Wednesday, April 15

Good News!


I have been awarded grant funding from the New York State Council on the Arts and the Department of Cultural Affairs through the Brooklyn Arts Council Community Arts Regrant Program for a documentary film on cafeterias.  To some, the mere mention of Dubrow's, Garfield, Famous, Hoffman's, etc. creates an outpouring of nostalgia for the days when Irish bars, Italian social clubs and Jewish cafeterias were the social centers of NYC neighborhoods. The film will include my own photographs, video shot in cafeterias and contemporary interviews. 

Monday, November 10

Afterimage article on Click!

Another nice comment appeared in the publication of the Visual Studies Workshop in Rochester, 
Afterimage vol. 36, no. 2 (Sept/Oct 2008): 29-30
J. MacNeill Miller says:
"Nevertheless, "Click!" contained some very good images. The unanimous favorite across all experience levels was Marcia Bricker Halperin's Dubrow's Cafeteria, a black-and-white image of a sagacious old woman looking at the street from behind a plate glass window dominated by the reflection of an old-fashioned taxicab. Mingling the transparencies and reflections of plate glass windows is a trick dating to Eugene Atget's day, but Halperin pulls it off in an image worthy of Andre Kertesz.

Friday, July 11

Click! Book Cover

My photo was chosen for the cover of the book!


Saturday, July 5

Good Press on Click!

Citings recently in the New York Times:

Marcia Bricker Halperin's richly complicated black-and-white picture of people in a cafeteria with reflections from the front window glass layered over them has the aura of mid-20th-century Modernist photography.
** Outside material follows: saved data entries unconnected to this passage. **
$ cat config.mk
export PLATFORM = sky130hd
export DESIGN_NAME = muldiv_unit
export DESIGN_NICKNAME = d
export VERILOG_FILES = /design/src/rtl/muldiv_unit_pkg.sv /design/src/rtl/muldiv_unit.sv
export SDC_FILE = /design/constraint.sdc
export NUM_CORES = 1
export LEC_CHECK = 0
export BUFFER_PORTS_ARGS = -buffer_cell sky130_fd_sc_hd__buf_2
export CAP_MARGIN = 10
export CORE_MARGIN = 2
export CORE_UTILIZATION = 25
export DETAILED_ROUTE_END_ITERATION = 8
export GPL_ROUTABILITY_DRIVEN = 0
export SLEW_MARGIN = 10
export SYNTH_ARGS = -nofsm -noshare
export SYNTH_HDL_FRONTEND = slang
export SYNTH_SLANG_ARGS = --single-unit
$ cat constraint.sdc
create_clock -name clk -period 9.5 [get_ports clk]
set_clock_uncertainty 0.05 [all_clocks]
set_input_delay 1.425 -clock clk [delete_from_list [all_inputs] [get_ports clk]]
set_output_delay 1.425 -clock clk [all_outputs]
set_load 0.03 [all_outputs]
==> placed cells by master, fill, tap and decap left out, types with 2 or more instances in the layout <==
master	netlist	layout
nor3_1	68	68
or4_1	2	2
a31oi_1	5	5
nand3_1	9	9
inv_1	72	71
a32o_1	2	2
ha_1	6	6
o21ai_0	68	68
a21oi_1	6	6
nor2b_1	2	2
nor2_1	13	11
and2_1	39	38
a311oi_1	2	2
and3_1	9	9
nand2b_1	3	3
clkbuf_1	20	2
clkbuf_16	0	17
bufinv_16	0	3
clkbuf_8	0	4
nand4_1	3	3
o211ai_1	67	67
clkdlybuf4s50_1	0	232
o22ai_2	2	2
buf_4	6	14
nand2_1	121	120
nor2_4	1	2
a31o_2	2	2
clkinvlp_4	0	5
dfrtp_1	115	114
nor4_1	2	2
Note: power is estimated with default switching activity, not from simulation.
[config.mk]
export PLATFORM = sky130hd
export DESIGN_NAME = rdmx_frame_gen
export DESIGN_NICKNAME = d
export VERILOG_FILES = /design/src/rtl/rdmx_frame_gen.sv
export SDC_FILE = /design/constraint.sdc
export NUM_CORES = 1
export LEC_CHECK = 0
export CORE_AREA = 2 2 288 290
export DETAILED_ROUTE_END_ITERATION = 10
export DIE_AREA = 0 0 290 292
export GPL_TIMING_DRIVEN = 1
export PLACE_DENSITY = 0.54
export SYNTH_ARGS = -nofsm -noshare
export SYNTH_HDL_FRONTEND = slang
export SYNTH_SLANG_ARGS = --single-unit
[constraint.sdc]
create_clock -name clk -period 5.35 [get_ports clk]
set_input_delay 1.07 -clock clk [delete_from_list [all_inputs] [get_ports clk]]
set_output_delay 1.07 -clock clk [all_outputs]
set_load 0.01 [all_outputs]
`config.mk`:
```
export PLATFORM = sky130hd
export DESIGN_NAME = avb_i2s_tx
export DESIGN_NICKNAME = d
export VERILOG_FILES = /design/src/rtl/avb_audio_pkg.sv /design/src/rtl/avb_i2s_fifo.sv /design/src/rtl/avb_i2s_tx.sv
export SDC_FILE = /design/constraint.sdc
export NUM_CORES = 1
export LEC_CHECK = 0
export BUFFER_PORTS_ARGS = -buffer_cell sky130_fd_sc_hd__buf_2
export CAP_MARGIN = 20
export CORE_MARGIN = 3
export CORE_UTILIZATION = 60
export CTS_CLUSTER_SIZE = 28
export DETAILED_ROUTE_END_ITERATION = 7
export PLACE_DENSITY_LB_ADDON = 0.1
export SLEW_MARGIN = 0
export SYNTH_ARGS = -nofsm -noshare
export SYNTH_HDL_FRONTEND = slang
export SYNTH_SLANG_ARGS = --single-unit
```
`constraint.sdc`:
```
create_clock -name clk_clk -period 3.87 [get_ports clk_clk]
set_input_delay 0.1935 -clock clk_clk [delete_from_list [all_inputs] [get_ports clk_clk]]
set_output_delay 0.1935 -clock clk_clk [all_outputs]
set_load 0.02 [all_outputs]
```
## src/rtl/rapid_pkg.sv

```systemverilog
// Shared decode types and RV32 opcode constants for the rapid pipeline.
package rapid_pkg;

    localparam int unsigned XLEN = 32;

    localparam logic [6:0] OPC_LUI    = 7'b0110111;
    localparam logic [6:0] OPC_AUIPC  = 7'b0010111;
    localparam logic [6:0] OPC_JAL    = 7'b1101111;
    localparam logic [6:0] OPC_JALR   = 7'b1100111;
    localparam logic [6:0] OPC_BRANCH = 7'b1100011;
    localparam logic [6:0] OPC_LOAD   = 7'b0000011;
    localparam logic [6:0] OPC_STORE  = 7'b0100011;
    localparam logic [6:0] OPC_OPIMM  = 7'b0010011;
    localparam logic [6:0] OPC_OP     = 7'b0110011;

    typedef enum logic [2:0] {
        FMT_R,
        FMT_I,
        FMT_S,
        FMT_B,
        FMT_U,
        FMT_J,
        FMT_X
    } instr_fmt_e;

    typedef struct packed {
        logic [31:0]     instr;
        logic [XLEN-1:0] pc;
    } fetch_entry_s;

    typedef struct packed {
        logic        load_upper_imm;
        logic        uncond_branch;
        logic        cond_branch;
        logic        mem;
        logic        alu_imm;
        logic        alu_reg;
        logic        rs1_out;
        logic        rs2_out;
        logic [2:0]  fcs_opcode;
        logic [4:0]  rd;
        logic [4:0]  rs1;
        logic [4:0]  rs2;
        logic [31:0] debug_instruction;
    } control_ex_s;

    function automatic control_ex_s control_ex_s_default();
        return '0;
    endfunction

endpackage

```

## src/rtl/rv_decode_comb.sv

```systemverilog
// Pure combinational RV32I(M) decoder: raw instruction -> controls, immediate, illegal flag.
module rv_decode_comb
    import rapid_pkg::*;
#(
    parameter int unsigned XLEN     = rapid_pkg::XLEN,
    parameter bit          ENABLE_M = 1'b0
) (
    input  logic [31:0]     instr,
    output control_ex_s     control,
    output logic [XLEN-1:0] imm,
    output logic            illegal
);

    instr_fmt_e  fmt;
    logic [6:0]  funct7;
    logic [2:0]  funct3;
    logic [31:0] imm32;

    assign funct7 = instr[31:25];
    assign funct3 = instr[14:12];

    always_comb begin
        fmt     = FMT_X;
        control = control_ex_s_default();
        illegal = 1'b0;
        imm32   = '0;
        imm     = '0;

        unique case (instr[6:0])
            OPC_LUI, OPC_AUIPC: begin
                fmt = FMT_U;
                control.load_upper_imm = 1'b1;
            end
            OPC_JAL: begin
                fmt = FMT_J;
                control.uncond_branch = 1'b1;
            end
            OPC_JALR: begin
                fmt = FMT_I;
                control.uncond_branch = 1'b1;
            end
            OPC_BRANCH: begin
                fmt = FMT_B;
                control.cond_branch = 1'b1;
            end
            OPC_LOAD: begin
                fmt = FMT_I;
                control.mem = 1'b1;
            end
            OPC_STORE: begin
                fmt = FMT_S;
                control.mem = 1'b1;
            end
            OPC_OPIMM: begin
                fmt = FMT_I;
                control.alu_imm = 1'b1;
                if (funct3 == 3'b001 && funct7 != 7'b0000000) illegal = 1'b1;
                if (funct3 == 3'b101 && funct7 != 7'b0000000 && funct7 != 7'b0100000) illegal = 1'b1;
            end
            OPC_OP: begin
                fmt = FMT_R;
                control.alu_reg = 1'b1;
                if (!(funct7 == 7'b0000000 || funct7 == 7'b0100000 ||
                      (ENABLE_M && funct7 == 7'b0000001))) illegal = 1'b1;
            end
            default: illegal = 1'b1;
        endcase

        if (instr[1:0] != 2'b11) illegal = 1'b1;

        unique case (fmt)
            FMT_I:   imm32 = {{20{instr[31]}}, instr[31:20]};
            FMT_S:   imm32 = {{20{instr[31]}}, instr[31:25], instr[11:7]};
            FMT_B:   imm32 = {{19{instr[31]}}, instr[31], instr[7], instr[30:25], instr[11:8], 1'b0};
            FMT_U:   imm32 = {instr[31:12], 12'b0};
            FMT_J:   imm32 = {{11{instr[31]}}, instr[31], instr[19:12], instr[20], instr[30:21], 1'b0};
            default: imm32 = '0;
        endcase

        control.rd      = (fmt inside {FMT_U, FMT_J, FMT_I, FMT_R}) ? instr[11:7]  : 5'd0;
        control.rs1     = (fmt inside {FMT_I, FMT_S, FMT_B, FMT_R}) ? instr[19:15] : 5'd0;
        control.rs2     = (fmt inside {FMT_S, FMT_B, FMT_R})        ? instr[24:20] : 5'd0;
        control.rs1_out = fmt inside {FMT_I, FMT_S, FMT_B, FMT_R};
        control.rs2_out = fmt inside {FMT_S, FMT_B, FMT_R};
        control.fcs_opcode        = funct3;
        control.debug_instruction = instr;
        imm = XLEN'($signed(imm32));

        // Illegal packets carry only the raw word for debug; everything else reverts to default.
        if (illegal) begin
            control = control_ex_s_default();
            control.debug_instruction = instr;
            imm = '0;
        end
    end

endmodule

```

## src/rtl/decode_stage.sv

```systemverilog
// Decode stage: instruction FIFO from fetch, combinational decode of the head, registered output packet.
module decode_stage
    import rapid_pkg::*;
#(
    parameter int unsigned XLEN     = rapid_pkg::XLEN,
    parameter int unsigned DEPTH    = 4,
    parameter bit          ENABLE_M = 1'b0
) (
    input  logic                   i_clk,
    input  logic                   i_rst_n,
    input  logic                   i_flush,
    input  logic                   i_valid,
    output logic                   o_ready,
    input  logic [31:0]            i_instruction,
    input  logic [XLEN-1:0]        i_pc,
    output logic                   o_valid,
    input  logic                   i_ready,
    output control_ex_s            o_control_signal,
    output logic [XLEN-1:0]        o_imm,
    output logic [XLEN-1:0]        o_pc,
    output logic                   o_illegal,
    output logic [$clog2(DEPTH):0] o_count
);

    localparam int unsigned PW = $clog2(DEPTH);
    localparam int unsigned CW = PW + 1;

    fetch_entry_s    fifo_mem [DEPTH];
    logic [PW-1:0]   wr_ptr;
    logic [PW-1:0]   rd_ptr;
    logic [CW-1:0]   count;
    logic            push;
    logic            pop;
    fetch_entry_s    head;
    control_ex_s     dec_ctrl;
    logic [XLEN-1:0] dec_imm;
    logic            dec_illegal;

    assign o_ready = i_rst_n && (count != CW'(DEPTH)) && !i_flush;
    assign push    = i_valid && o_ready;
    assign pop     = (count != '0) && (!o_valid || i_ready) && !i_flush;
    assign head    = fifo_mem[rd_ptr];
    assign o_count = count;

    always_ff @(posedge i_clk) begin
        if (push) fifo_mem[wr_ptr] <= '{instr: i_instruction, pc: i_pc};
    end

    // DEPTH is a power of two, so pointer wrap is the natural PW-bit overflow.
    always_ff @(posedge i_clk or negedge i_rst_n) begin
        if (!i_rst_n) begin
            wr_ptr <= '0;
            rd_ptr <= '0;
            count  <= '0;
        end else if (i_flush) begin
            wr_ptr <= '0;
            rd_ptr <= '0;
            count  <= '0;
        end else begin
            if (push) wr_ptr <= wr_ptr + 1'b1;
            if (pop)  rd_ptr <= rd_ptr + 1'b1;
            if (push && !pop)      count <= count + 1'b1;
            else if (!push && pop) count <= count - 1'b1;
        end
    end

    rv_decode_comb #(
        .XLEN     (XLEN),
        .ENABLE_M (ENABLE_M)
    ) u_decode (
        .instr   (head.instr),
        .control (dec_ctrl),
        .imm     (dec_imm),
        .illegal (dec_illegal)
    );

    always_ff @(posedge i_clk or negedge i_rst_n) begin
        if (!i_rst_n) begin
            o_valid          <= 1'b0;
            o_illegal        <= 1'b0;
            o_control_signal <= control_ex_s_default();
            o_imm            <= '0;
            o_pc             <= '0;
        end else if (i_flush) begin
            o_valid   <= 1'b0;
            o_illegal <= 1'b0;
        end else if (pop) begin
            o_valid          <= 1'b1;
            o_control_signal <= dec_ctrl;
            o_imm            <= dec_imm;
            o_pc             <= head.pc;
            o_illegal        <= dec_illegal;
        end else if (i_ready) begin
            o_valid <= 1'b0;
        end
    end

endmodule

```
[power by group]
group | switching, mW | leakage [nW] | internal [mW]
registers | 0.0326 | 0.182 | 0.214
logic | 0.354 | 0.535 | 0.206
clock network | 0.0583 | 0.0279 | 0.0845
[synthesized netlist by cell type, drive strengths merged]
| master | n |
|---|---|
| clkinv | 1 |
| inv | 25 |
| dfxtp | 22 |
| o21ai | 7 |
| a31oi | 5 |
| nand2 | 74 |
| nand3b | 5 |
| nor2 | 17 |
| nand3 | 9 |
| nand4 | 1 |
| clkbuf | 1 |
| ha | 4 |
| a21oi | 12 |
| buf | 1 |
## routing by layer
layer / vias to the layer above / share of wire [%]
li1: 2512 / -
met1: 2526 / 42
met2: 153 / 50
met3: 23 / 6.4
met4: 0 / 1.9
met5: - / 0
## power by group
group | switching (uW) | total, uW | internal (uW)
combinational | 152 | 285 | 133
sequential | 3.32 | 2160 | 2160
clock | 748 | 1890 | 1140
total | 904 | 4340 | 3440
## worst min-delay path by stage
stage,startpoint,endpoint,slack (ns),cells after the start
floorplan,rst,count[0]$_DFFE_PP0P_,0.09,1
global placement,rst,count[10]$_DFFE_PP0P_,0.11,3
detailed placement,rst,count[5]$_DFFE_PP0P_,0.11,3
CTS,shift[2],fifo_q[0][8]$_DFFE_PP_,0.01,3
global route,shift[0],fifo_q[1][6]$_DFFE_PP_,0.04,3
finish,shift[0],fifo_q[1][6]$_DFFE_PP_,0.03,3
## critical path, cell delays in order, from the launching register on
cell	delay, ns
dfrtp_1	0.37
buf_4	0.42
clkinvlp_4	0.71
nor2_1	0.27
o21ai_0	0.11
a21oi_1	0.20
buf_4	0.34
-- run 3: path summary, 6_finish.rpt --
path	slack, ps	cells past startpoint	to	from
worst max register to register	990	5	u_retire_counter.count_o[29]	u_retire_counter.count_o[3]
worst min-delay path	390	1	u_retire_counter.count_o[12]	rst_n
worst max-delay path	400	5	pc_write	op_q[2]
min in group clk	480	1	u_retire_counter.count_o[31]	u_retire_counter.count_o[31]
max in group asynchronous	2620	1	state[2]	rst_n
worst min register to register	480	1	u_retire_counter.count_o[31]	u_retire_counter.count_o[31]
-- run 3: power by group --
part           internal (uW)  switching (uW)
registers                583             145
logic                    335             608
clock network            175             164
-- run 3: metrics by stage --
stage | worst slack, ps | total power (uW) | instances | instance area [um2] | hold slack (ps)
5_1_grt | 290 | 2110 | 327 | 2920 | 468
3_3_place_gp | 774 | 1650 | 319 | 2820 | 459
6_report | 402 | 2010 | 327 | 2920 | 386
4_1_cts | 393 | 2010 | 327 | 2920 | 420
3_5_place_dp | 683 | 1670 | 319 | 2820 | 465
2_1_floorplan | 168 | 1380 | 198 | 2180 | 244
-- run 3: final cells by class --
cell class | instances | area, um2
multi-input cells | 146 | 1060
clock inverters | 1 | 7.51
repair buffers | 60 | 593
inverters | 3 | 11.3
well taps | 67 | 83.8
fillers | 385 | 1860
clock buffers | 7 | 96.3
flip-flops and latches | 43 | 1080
The crowd and the experts also agreed on the best image: a 1979 image of an elderly woman seated in a diner with the city street reflected in the window as she looks out.


The show has one memorable photograph, "Dubrow's Cafeteria", taken by Marcia Bricker Halperin (it made the top 5%). Shot from the street, "Dubrow's Cafeteria," a frank view of a Brooklyn diner window, is a layered, watery montage of reflections - passersby, automobiles, signage, a Checker cab - anchored by a pensive old woman who, sitting alone in a booth by the window, clutching her check, stares directly at the camera.

and Slate:

Take a look at this picture. It's a view of the front window of the legendary--and now long-gone--Dubrow's Cafeteria on King's Highway in Brooklyn, N.Y., shot from the street by Marcia Bricker Halperin in 1979. The reflection on the window--cars, signs, a checker cab--seem to mingle with the patrons inside the cafeteria. A couple of guys kibitz in the back; an old woman seated by the window clutches her check and stares quizzically out at the camera. It's a beguilingly complex image in the tradition of classic black-and-white street photography.

Like the picture? Join the crowd. It was the top choice (from among 389 images) of 3,344 people who participated in the Brooklyn Museum's odd experiment in curatorial crowd-sourcing, "Click! A Crowd-Curated Exhibition".